Why joined up care matters: a patient perspective
David Snelson has multiple chronic conditions and is regularly monitored by his GP. He is also seen by his consultant in a neighbouring hospital where he takes his iPad to the appointment. He uses the NHS App to show his consultant his latest blood tests and other results, allowing them to see any trends and useful information that is required for his consultation, as the hospital is unable to access these results directly.
David recently had a medical emergency where he had to seek medical advice from NHS 111. Without access to his medical records, this could potentially have led to a serious misdiagnosis.
He is a use My data member, a movement of patients, relatives and carers, harnessing the patient voice to build confidence in the use of patient data to save lives and improve outcomes.
“One evening, I suddenly developed pressure, pain and light sensitivity in my left eye, which led me to call NHS 111. I was triaged and the doctor called me at 1am went through my symptoms and diagnosed glaucoma. At the time I asked whether he had checked my patient record as that had all my conditions and medication, but his response was that they were discouraged from doing so because of data protection and concerns that someone may look over his shoulder. He also added that they had limited access to my records anyway, so he didn’t feel the need to check.

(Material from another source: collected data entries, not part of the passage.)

File: config.mk
export PLATFORM = sky130hd
export DESIGN_NAME = sec_decoder_location_28b
export DESIGN_NICKNAME = d
export VERILOG_FILES = /design/src/rtl/sec_loc_pkg.sv /design/src/rtl/sec_loc_syndrome.sv /design/src/rtl/sec_decoder_location_28b.sv
export SDC_FILE = /design/constraint.sdc
export NUM_CORES = 1
export LEC_CHECK = 0
export ABC_AREA = 1
export BUFFER_PORTS_ARGS = -buffer_cell sky130_fd_sc_hd__buf_4
export CAP_MARGIN = 40
export CORE_AREA = 5 5 130 132
export CTS_BUF_LIST = sky130_fd_sc_hd__clkbuf_8
export CTS_CLUSTER_DIAMETER = 30
export CTS_CLUSTER_SIZE = 8
export DETAILED_ROUTE_END_ITERATION = 12
export DIE_AREA = 0 0 135 137
export SYNTH_ARGS = -nofsm -noshare
export SYNTH_HDL_FRONTEND = slang
export SYNTH_SLANG_ARGS = --single-unit
File: constraint.sdc
create_clock -name clk -period 5 [get_ports clk]
set_input_delay 0.75 -clock clk [delete_from_list [all_inputs] [get_ports clk]]
set_output_delay 0.75 -clock clk [all_outputs]
set_load 0.05 [all_outputs]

“Literally five minutes after our conversation, he rang back and said he had looked at the limited patient information and seen on my record that two years ago I had had shingles with ophthalmic complications. He wanted to check in which eye I was now experiencing pressure and pain because if it was the same eye as two years’ ago then it could be a much more serious condition, and a medical emergency. The doctor was relieved when I confirmed that it was the other eye this time round.
“This experience really reinforced that data should be available to all clinicians in all settings, and I was troubled that I could have been seriously misdiagnosed. Worse still, a serious medical emergency could have been missed, with dire consequences.
“The fact that medical records cannot always be seen or shared in different health and care settings is hugely concerning and frustrating for me. What if I happened to have an accident somewhere in the country and could not articulate my medical conditions and medication? What would happen then? I wouldn’t be able to get the critical care that I would need. For example, one of my conditions is primary adrenal insufficiency, which means my adrenal glands do not work and I have to take hydrocortisone and fludrocortisone to replace what my body doesn’t produce. In an emergency, Addison’s sufferers often need an emergency injection of hydroctonise, but if I wasn’t able to articulate that, how would medics know what was the appropriate treatment for me? In that situation, they would only have a limited amount of time to treat me before my condition became serious or even fatal.
“I feel incredibly passionate about data sharing and the fact that my patient records should be available to all clinicians in every health and care setting around the country. The closer we get to sharing patient data more widely and joining up care, the better for all of us, especially those of us with underlying medical conditions who are at higher risk. Let’s not put people’s lives at risk.”